### Exercise requirements
The expected answer is a copy of every line in the listing that has the word "standard".

### Available data
What follows belongs to an exercise in optimizing a design on an open flow for small area, a short achievable clock period and few clock cycles per item; a production flow would make more cautious choices. In this exercise RTL edits were held to simulation tests only and were not proved equivalent to the original. Power is estimated from default activity; no workload was simulated.

==> flow/design.v (excerpt) <==
module double_int32_wrap_bitwise_alu_core (
  input  wire logic        clk,
  input  wire logic        rst,
  input  wire logic        in_valid,
  output logic             in_stall,
  input  wire logic [2:0]  command,
  input  wire logic [63:0] operand_a,
  input  wire logic [63:0] operand_b,
  output logic             out_valid,
  input  wire logic        out_stall,
  output logic [63:0]      result_double,
  output logic [31:0]      result_word,
  output logic             result_unsigned
);
For scale: about 2500 cells after synthesis, about 23000 um^2 of cells after synthesis.
clock: 5.0 ns
lec_check: 0
cap_margin: 20
core_margin: 2
core_utilization: 60
place_density: 0.75
setup_slack_margin: 1.5
slew_margin: 20
run.sh (not shown) runs the stock make flow with config.mk's settings and CLKGATE_MAP_FILE= SYNTH_SCRIPT=/design/flow/synth_recipe.tcl, a recipe that flattens the netlist after the stock synthesis.
Testbench counts at the start, summed over its fixed seeds: cycles 24,032, items 24,000.
From an optimization exercise on the open Yosys and OpenROAD flow, aimed at small area and a short achievable clock period; shortcuts taken in it are not production practice.
RTL that was checked went through simulation tests only; none was proved equivalent to the original.
Power and IR drop assume default switching activity.

the baseline:
==> flow/design.v <==
`default_nettype none
package coreSvcPkg;
	typedef struct packed {
		logic [3-1:0] size;
		logic [8-1:0]  tag;
		logic [64-1:0] data;
	} returnBeat_t;
	typedef struct packed {
		logic req;
		logic ena;
		logic ack;
	} intCtrl_t;
	typedef struct packed {
		logic empty;
		logic bkpt;
	} coreState_t;
endpackage
`default_nettype wire
`timescale 1ns/1ps
`default_nettype none
module returnFifo #(
	parameter int depth = 16
) (
	input  logic                    EXTCLK,
	input  logic                    rstN,
	input  logic                    wr,
	input  coreSvcPkg::returnBeat_t wrBeat,
	input  logic                    rdNow,
	output logic [depth-1:0]        rdSel,
	output logic [depth*(3+8+64)-1:0] memFlat,
	output logic                    notEmpty,
	output logic                    notEmptyNext,
	output logic                    full,
	output logic                    fullOut
);
	localparam int beatW = 3 + 8 + 64;
	logic [beatW-1:0] mem [0:depth-1];
	logic [depth-1:0] wrPtr;
	logic [depth-1:0] rdPtr;
	logic [depth-1:0] wrPtrNext;
	logic [depth-1:0] rdPtrNext;
	logic             fifteen;
	logic             two;
	logic             oneLeft;
	logic             oneLeftNext;
	logic             fullNext;
	logic             doWr;
	assign doWr = wr & ~full;
	assign wrPtrNext = doWr ? {wrPtr[depth-2:0], wrPtr[depth-1]} : wrPtr;
	assign rdPtrNext = rdNow ? {rdPtr[depth-2:0], rdPtr[depth-1]} : rdPtr;
	assign fifteen = |({wrPtr[depth-2:0], wrPtr[depth-1]} & rdPtr);
	assign two = |({rdPtr[depth-3:0], rdPtr[depth-1:depth-2]} & wrPtr);
	assign notEmptyNext = doWr | (notEmpty & ~(rdNow & oneLeft));
	assign fullNext = (full & ~rdNow) | (doWr & ~rdNow & fifteen);
	always_comb
	begin
		case ({doWr, rdNow})
			2'b10: oneLeftNext = ~notEmpty;
			2'b01: oneLeftNext = two;
			default: oneLeftNext = oneLeft;
		endcase
	end
	assign rdSel = rdPtr & {depth{rdNow}};
	genvar i;
	generate
		for (i = 0; i < depth; i++) begin : g_ent
			assign memFlat[i*beatW +: beatW] = mem[i];
			always_ff @(posedge EXTCLK)
			begin
				if (wrPtr[i] & ~full)
					mem[i] <= wrBeat;
			end
		end
	endgenerate
	always_ff @(posedge EXTCLK or negedge rstN)
	begin
		if (!rstN)
		begin
			wrPtr <= depth'(1);
			rdPtr <= depth'(1);
			notEmpty <= 1'b0;
			full <= 1'b0;
			oneLeft <= 1'b0;
			fullOut <= 1'b0;
		end
		else
		begin
			wrPtr <= wrPtrNext;
			rdPtr <= rdPtrNext;
			notEmpty <= notEmptyNext;
			full <= fullNext;
			oneLeft <= oneLeftNext;
			fullOut <= (fullOut & ~rdNow) | (doWr & ~rdNow & fifteen);
		end
	end
endmodule
`default_nettype wire
`timescale 1ns/1ps
`default_nettype none
module returnArbiter #(
	parameter int depth = 16
) (
	input  logic                    EXTCLK,
	input  logic                    rstN,
	input  logic                    netWr,
	input  coreSvcPkg::returnBeat_t netWrBeat,
	output logic                    netFull,
	input  logic                    streamNotEmpty,
	input  logic                    streamNotEmptyNext,
	input  logic [depth-1:0]        streamSel,
	input  logic [depth*(3+8+64)-1:0] streamMem,
	output logic                    streamRd,
	input  logic                    localDrdy,
	input  coreSvcPkg::returnBeat_t localBeat,
	output logic                    localRd,
	output logic                    coreDrdy,
	output coreSvcPkg::returnBeat_t coreBeat
);
	localparam int beatW = 3 + 8 + 64;
	logic             netSel;
	logic             localBusy;
	logic             localSel;
	logic [beatW-1:0] netHead;
	logic [beatW-1:0] nextBeat;
	assign netFull = 1'b0;
	always_ff @(posedge EXTCLK or negedge rstN)
	begin
		if (!rstN)
		begin
			netSel <= 1'b0;
			streamRd <= 1'b0;
			localBusy <= 1'b0;
		end
		else
		begin
			netSel <= netWr;
			streamRd <= ~netWr & streamNotEmptyNext;
			localBusy <= netWr | streamNotEmptyNext;
		end
	end
	always_ff @(posedge EXTCLK)
		netHead <= netWrBeat;
	assign localRd = ~localBusy & localDrdy;
	assign localSel = ~netSel & ~streamNotEmpty;
	always_comb
	begin
		nextBeat = ({beatW{netSel}} & netHead) | ({beatW{localSel}} & localBeat);
		for (int i = 0; i < depth; i++)
			nextBeat = nextBeat | ({beatW{streamSel[i]}} & streamMem[i*beatW +: beatW]);
	end
	always_ff @(posedge EXTCLK or negedge rstN)
	begin
		if (!rstN)
			coreDrdy <= 1'b0;
		else
			coreDrdy <= localBusy | localDrdy;
	end
	always_ff @(posedge EXTCLK)
		coreBeat <= nextBeat;
endmodule
`default_nettype wire
`timescale 1ns/1ps
`default_nettype none
module tickGen #(
	parameter int scale = 20
) (
	input  logic EXTCLK,
	input  logic rstN,
	output logic tickPulse
);
	localparam int cntW = $clog2(scale);
	logic [cntW-1:0] cnt;
	logic            lastCycle;
	assign lastCycle = (cnt == cntW'(scale - 1));
	always_ff @(posedge EXTCLK or negedge rstN)
	begin
		if (!rstN)
		begin
			cnt <= '0;
			tickPulse <= 1'b0;
		end
		else
		begin
			cnt <= lastCycle ? '0 : cnt + 1'b1;
			tickPulse <= lastCycle;
		end
	end
endmodule
`default_nettype wire
`timescale 1ns/1ps
`default_nettype none
module intSequencer (
	input  logic                   EXTCLK,
	input  logic                   rstN,
	input  coreSvcPkg::intCtrl_t   intCtrl,
	input  coreSvcPkg::coreState_t coreState,
	output logic                   coreStop,
	output logic                   msgIntReq
);
	logic pendingReg;
	logic intPending;
	logic reqSent;
	logic fire;
	assign intPending = pendingReg & intCtrl.ena;
	assign coreStop = intPending;
	assign fire = intPending & coreState.empty & ~coreState.bkpt & ~reqSent;
	always_ff @(posedge EXTCLK or negedge rstN)
	begin
		if (!rstN)
		begin
			pendingReg <= 1'b0;
			reqSent <= 1'b0;
			msgIntReq <= 1'b0;
		end
		else
		begin
			pendingReg <= (intPending | intCtrl.req) & ~intCtrl.ack & intCtrl.ena;
			reqSent <= (reqSent | fire) & intPending;
			msgIntReq <= fire;
		end
	end
endmodule
`default_nettype wire
`timescale 1ns/1ps
`default_nettype none
module coreSvc (
	input  logic                    EXTCLK,
	input  logic                    rstN,
	input  logic                    streamWr,
	input  coreSvcPkg::returnBeat_t streamWrBeat,
	output logic                    streamFull,
	input  logic                    netWr,
	input  coreSvcPkg::returnBeat_t netWrBeat,
	output logic                    netFull,
	input  logic                    localDrdy,
	input  coreSvcPkg::returnBeat_t localBeat,
	output logic                    localRd,
	output logic                    coreDrdy,
	output coreSvcPkg::returnBeat_t coreBeat,
	output logic                    tickPulse,
	input  coreSvcPkg::intCtrl_t    intCtrl,
	input  coreSvcPkg::coreState_t  coreState,
	output logic                    coreStop,
	output logic                    msgIntReq
);
	localparam int depth = 16;
	localparam int beatW = 3 + 8 + 64;
	logic [depth-1:0]       streamSel;
	logic [depth*beatW-1:0] streamMem;
	logic                   streamNotEmpty;
	logic                   streamNotEmptyNext;
	logic                   streamRd;
	returnFifo streamFifo (.EXTCLK(EXTCLK), .rstN(rstN), .wr(streamWr), .wrBeat(streamWrBeat),
		.rdNow(streamRd), .rdSel(streamSel), .memFlat(streamMem),
		.notEmpty(streamNotEmpty), .notEmptyNext(streamNotEmptyNext), .full(), .fullOut(streamFull));
	returnArbiter arbiter (.EXTCLK(EXTCLK), .rstN(rstN),
		.netWr(netWr), .netWrBeat(netWrBeat), .netFull(netFull),
		.streamNotEmpty(streamNotEmpty), .streamNotEmptyNext(streamNotEmptyNext),
		.streamSel(streamSel), .streamMem(streamMem), .streamRd(streamRd),
		.localDrdy(localDrdy), .localBeat(localBeat), .localRd(localRd),
		.coreDrdy(coreDrdy), .coreBeat(coreBeat));
	tickGen tick (.EXTCLK(EXTCLK), .rstN(rstN), .tickPulse(tickPulse));
	intSequencer intSeq (.EXTCLK(EXTCLK), .rstN(rstN), .intCtrl(intCtrl),
		.coreState(coreState), .coreStop(coreStop), .msgIntReq(msgIntReq));
endmodule
`default_nettype wire
Settings: LEC_CHECK=0, CAP_MARGIN=20, CORE_MARGIN=2, CORE_UTILIZATION=60, SETUP_SLACK_MARGIN=1.9, SLEW_MARGIN=20; clock period 4.0 ns.
standard.sh (not shown) runs the stock make flow with config.mk's settings and CLKGATE_MAP_FILE= SYNTH_SCRIPT=/design/flow/synth_recipe.tcl, a recipe that flattens the netlist after the stock synthesis.
==> flow/flow/run.sh <==
#!/bin/bash
# The standard layout (standard.sh, unchanged synthesis) with two changes:
#  - port buffers made from buf_2 instead of the resizer's default pick
#  - clock tree sinks clustered by 25 within 200 um, without dummy loads
cp standard.sh standard_sh.txt.log
export BUFFER_PORTS_ARGS="-buffer_cell sky130_fd_sc_hd__buf_2"
export CTS_ARGS="-sink_clustering_enable -repair_clock_nets -sink_clustering_size 25 -sink_clustering_max_diameter 200 -dont_use_dummy_load"
bash standard.sh > standard.log 2>&1
> inputs changed (the baseline -> the candidate)
--- a/flow/design.v
+++ b/flow/design.v
@@ -44,11 +44,21 @@
 	logic             oneLeft;
 	logic             oneLeftNext;
 	logic             fullNext;
 	logic             doWr;
 	assign doWr = wr & ~full;
-	assign wrPtrNext = doWr ? {wrPtr[depth-2:0], wrPtr[depth-1]} : wrPtr;
+	always_comb
+	begin
+		if (fullNext)
+			wrPtrNext = '0;
+		else if (full)
+			wrPtrNext = rdPtr;
+		else if (doWr)
+			wrPtrNext = {wrPtr[depth-2:0], wrPtr[depth-1]};
+		else
+			wrPtrNext = wrPtr;
+	end
 	assign rdPtrNext = rdNow ? {rdPtr[depth-2:0], rdPtr[depth-1]} : rdPtr;
 	assign fifteen = |({wrPtr[depth-2:0], wrPtr[depth-1]} & rdPtr);
 	assign two = |({rdPtr[depth-3:0], rdPtr[depth-1:depth-2]} & wrPtr);
 	assign notEmptyNext = doWr | (notEmpty & ~(rdNow & oneLeft));
 	assign fullNext = (full & ~rdNow) | (doWr & ~rdNow & fifteen);
@@ -65,11 +75,11 @@
 	generate
 		for (i = 0; i < depth; i++) begin : g_ent
 			assign memFlat[i*beatW +: beatW] = mem[i];
 			always_ff @(posedge EXTCLK)
 			begin
-				if (wrPtr[i] & ~full)
+				if (wrPtr[i])
 					mem[i] <= wrBeat;
 			end
 		end
 	endgenerate
 	always_ff @(posedge EXTCLK or negedge rstN)
@@ -140,22 +150,28 @@
 	end
 	always_ff @(posedge EXTCLK)
 		netHead <= netWrBeat;
 	assign localRd = ~localBusy & localDrdy;
 	assign localSel = ~netSel & ~streamNotEmpty;
+	logic [beatW-1:0] pairBeat [0:depth/2-1];
+	logic [depth/2-1:0] pairSel;
 	always_comb
 	begin
 		nextBeat = ({beatW{netSel}} & netHead) | ({beatW{localSel}} & localBeat);
-		for (int i = 0; i < depth; i++)
-			nextBeat = nextBeat | ({beatW{streamSel[i]}} & streamMem[i*beatW +: beatW]);
+		for (int i = 0; i < depth/2; i++)
+		begin
+			pairSel[i] = streamSel[2*i] | streamSel[2*i+1];
+			pairBeat[i] = streamSel[2*i+1] ? streamMem[(2*i+1)*beatW +: beatW] : streamMem[(2*i)*beatW +: beatW];
+			nextBeat = nextBeat | ({beatW{pairSel[i]}} & pairBeat[i]);
+		end
 	end
 	always_ff @(posedge EXTCLK or negedge rstN)
 	begin
 		if (!rstN)
 			coreDrdy <= 1'b0;
 		else
-			coreDrdy <= localBusy | localDrdy;
+			coreDrdy <= netSel | streamNotEmpty | localDrdy;
 	end
 	always_ff @(posedge EXTCLK)
 		coreBeat <= nextBeat;
 endmodule
 `default_nettype wire
@@ -196,27 +212,30 @@
 	input  coreSvcPkg::coreState_t coreState,
 	output logic                   coreStop,
 	output logic                   msgIntReq
 );
 	logic pendingReg;
+	logic pendingOut;
 	logic intPending;
 	logic reqSent;
 	logic fire;
 	assign intPending = pendingReg & intCtrl.ena;
-	assign coreStop = intPending;
+	assign coreStop = pendingOut & intCtrl.ena;
 	assign fire = intPending & coreState.empty & ~coreState.bkpt & ~reqSent;
 	always_ff @(posedge EXTCLK or negedge rstN)
 	begin
 		if (!rstN)
 		begin
 			pendingReg <= 1'b0;
+			pendingOut <= 1'b0;
 			reqSent <= 1'b0;
 			msgIntReq <= 1'b0;
 		end
 		else
 		begin
 			pendingReg <= (intPending | intCtrl.req) & ~intCtrl.ack & intCtrl.ena;
+			pendingOut <= (pendingOut & intCtrl.ena | intCtrl.req) & ~intCtrl.ack & intCtrl.ena;
 			reqSent <= (reqSent | fire) & intPending;
 			msgIntReq <= fire;
 		end
 	end
 endmodule
==> comparison <==
Relative to the baseline, the final critical delay including setup and external delays of the candidate is lower by 0.034 ns.
The candidate ends up with a sequential share of layout area that is 0.54 points lower than in the baseline.
Synthesized area divided by synthesized cell count is lower on the candidate
The baseline reports its path type of the worst min-delay path as input port to async pin while the candidate reports input port to flip-flop.
From the baseline to the candidate the numbers moved as follows: global-route wire length before repair ~0 delta, number of nets in the synthesized netlist +1.4%, number of inverters outside the clock class in the layout +2, global-route usage -0.65 points.
In summary, the candidate completed successfully, with a layout that passed the timing, DRC and antenna checks.
The baseline went all the way through synthesis, placement and routing and the layout is clean on timing, DRC and antenna.
Function was not checked in any run of this note: the RTL went through the layout flow alone.

---

run 1:
coreSvc, a different RTL version from the one above (not shown whole).
For scale: about 320 I/O pins, roughly 49000 um2 of cells after synthesis.
Design coreSvc, start of the top module:
module coreSvc (
	input  logic                    EXTCLK,
	input  logic                    rstN,
	input  logic                    streamWr,
	input  coreSvcPkg::returnBeat_t streamWrBeat,
	output logic                    streamFull,
	input  logic                    netWr,
	input  coreSvcPkg::returnBeat_t netWrBeat,
	output logic                    netFull,
	input  logic                    localDrdy,
	input  coreSvcPkg::returnBeat_t localBeat,
	output logic                    localRd,
	output logic                    coreDrdy,
	output coreSvcPkg::returnBeat_t coreBeat,
	output logic                    tickPulse,
	input  coreSvcPkg::intCtrl_t    intCtrl,
	input  coreSvcPkg::coreState_t  coreState,
	output logic                    coreStop,
	output logic                    msgIntReq
);
	localparam int depth = 16;
	localparam int beatW = 3 + 8 + 64;
	logic [depth-1:0]       streamSel;
	logic [depth*beatW-1:0] streamMem;
	logic                   streamNotEmpty;
	logic                   streamNotEmptyNext;
	logic                   streamRd;
	returnFifo streamFifo (.EXTCLK(EXTCLK), .rstN(rstN), .wr(streamWr), .wrBeat(streamWrBeat),
		.rdNow(streamRd), .rdSel(streamSel), .memFlat(streamMem),
		.notEmpty(streamNotEmpty), .notEmptyNext(streamNotEmptyNext), .full(), .fullOut(streamFull));
  ...
==> module returnFifo, before the edit <==
module returnFifo #(
	parameter int depth = 16
) (
	input  logic                    EXTCLK,
	input  logic                    rstN,
	input  logic                    wr,
	input  coreSvcPkg::returnBeat_t wrBeat,
	input  logic                    rdNow,
	output logic [depth-1:0]        rdSel,
	output logic [depth*(3+8+64)-1:0] memFlat,
	output logic                    notEmpty,
	output logic                    notEmptyNext,
	output logic                    full,
	output logic                    fullOut
);
	localparam int beatW = 3 + 8 + 64;
	localparam int cntW = $clog2(depth) + 1;
	logic [beatW-1:0] mem [0:depth-1];
	logic [depth-1:0] wrPtr;
	logic [depth-1:0] rdPtr;
	logic [depth-1:0] wrPtrNext;
	logic [depth-1:0] rdPtrNext;
	logic [cntW-1:0]  count;
	logic [cntW-1:0]  countNext;
	logic             oneLeft;
	logic             oneLeftNext;
	logic             fullNext;
	logic             doWr;
	assign doWr = wr & ~full;
	assign wrPtrNext = doWr ? {wrPtr[depth-2:0], wrPtr[depth-1]} : wrPtr;
	assign rdPtrNext = rdNow ? {rdPtr[depth-2:0], rdPtr[depth-1]} : rdPtr;
	always_comb
	begin
		case ({doWr, rdNow})
			2'b10: countNext = count + 1'b1;
			2'b01: countNext = count - 1'b1;
			default: countNext = count;
		endcase
	end
	assign notEmptyNext = doWr | (notEmpty & ~(rdNow & oneLeft));
	assign fullNext = (full & ~rdNow) | (doWr & ~rdNow & (count == cntW'(depth - 1)));
	always_comb
	begin
		case ({doWr, rdNow})
			2'b10: oneLeftNext = ~notEmpty;
			2'b01: oneLeftNext = (count == cntW'(2));
			default: oneLeftNext = oneLeft;
		endcase
	end
	assign rdSel = rdPtr & {depth{rdNow}};
	genvar i;
	generate
		for (i = 0; i < depth; i++) begin : g_ent
			assign memFlat[i*beatW +: beatW] = mem[i];
			always_ff @(posedge EXTCLK)
			begin
				if (wrPtr[i] & ~full)
					mem[i] <= wrBeat;
			end
		end
	endgenerate
	always_ff @(posedge EXTCLK or negedge rstN)
	begin
		if (!rstN)
		begin
			wrPtr <= depth'(1);
			rdPtr <= depth'(1);
			count <= '0;
			notEmpty <= 1'b0;
			full <= 1'b0;
			oneLeft <= 1'b0;
			fullOut <= 1'b0;
		end
		else
		begin
			wrPtr <= wrPtrNext;
			rdPtr <= rdPtrNext;
			count <= countNext;
			notEmpty <= notEmptyNext;
			full <= fullNext;
			oneLeft <= oneLeftNext;
			fullOut <= (countNext == cntW'(depth));
		end
	end
endmodule
==> module coreSvc, before the edit <==
module coreSvc (
	input  logic                    EXTCLK,
	input  logic                    rstN,
	input  logic                    streamWr,
	input  coreSvcPkg::returnBeat_t streamWrBeat,
	output logic                    streamFull,
	input  logic                    netWr,
	input  coreSvcPkg::returnBeat_t netWrBeat,
	output logic                    netFull,
	input  logic                    localDrdy,
	input  coreSvcPkg::returnBeat_t localBeat,
	output logic                    localRd,
	output logic                    coreDrdy,
	output coreSvcPkg::returnBeat_t coreBeat,
	output logic                    tickPulse,
	input  coreSvcPkg::intCtrl_t    intCtrl,
	input  coreSvcPkg::coreState_t  coreState,
	output logic                    coreStop,
	output logic                    msgIntReq
);
	localparam int depth = 16;
	localparam int beatW = 3 + 8 + 64;
	logic [depth-1:0]       streamSel;
	logic [depth*beatW-1:0] streamMem;
	logic                   streamNotEmpty;
	logic                   streamNotEmptyNext;
	logic                   streamRd;
	returnFifo streamFifo (.EXTCLK(EXTCLK), .rstN(rstN), .wr(streamWr), .wrBeat(streamWrBeat),
		.rdNow(streamRd), .rdSel(streamSel), .memFlat(streamMem),
		.notEmpty(streamNotEmpty), .notEmptyNext(streamNotEmptyNext), .full(), .fullOut(streamFull));
	returnArbiter arbiter (.EXTCLK(EXTCLK), .rstN(rstN),
		.netWr(netWr), .netWrBeat(netWrBeat), .netFull(netFull),
		.streamNotEmpty(streamNotEmpty), .streamNotEmptyNext(streamNotEmptyNext),
		.streamSel(streamSel), .streamMem(streamMem), .streamRd(streamRd),
		.localDrdy(localDrdy), .localBeat(localBeat), .localRd(localRd),
		.coreDrdy(coreDrdy), .coreBeat(coreBeat));
	tickGen tick (.EXTCLK(EXTCLK), .rstN(rstN), .tickPulse(tickPulse));
	intSequencer intSeq (.EXTCLK(EXTCLK), .rstN(rstN), .intCtrl(intCtrl),
		.coreState(coreState), .coreStop(coreStop), .msgIntReq(msgIntReq));
endmodule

### Final answer
standard.sh (not shown) runs the stock make flow with config.mk's settings and CLKGATE_MAP_FILE= SYNTH_SCRIPT=/design/flow/synth_recipe.tcl, a recipe that flattens the netlist after the stock synthesis.
# The standard layout (standard.sh, unchanged synthesis) with two changes:
cp standard.sh standard_sh.txt.log
bash standard.sh > standard.log 2>&1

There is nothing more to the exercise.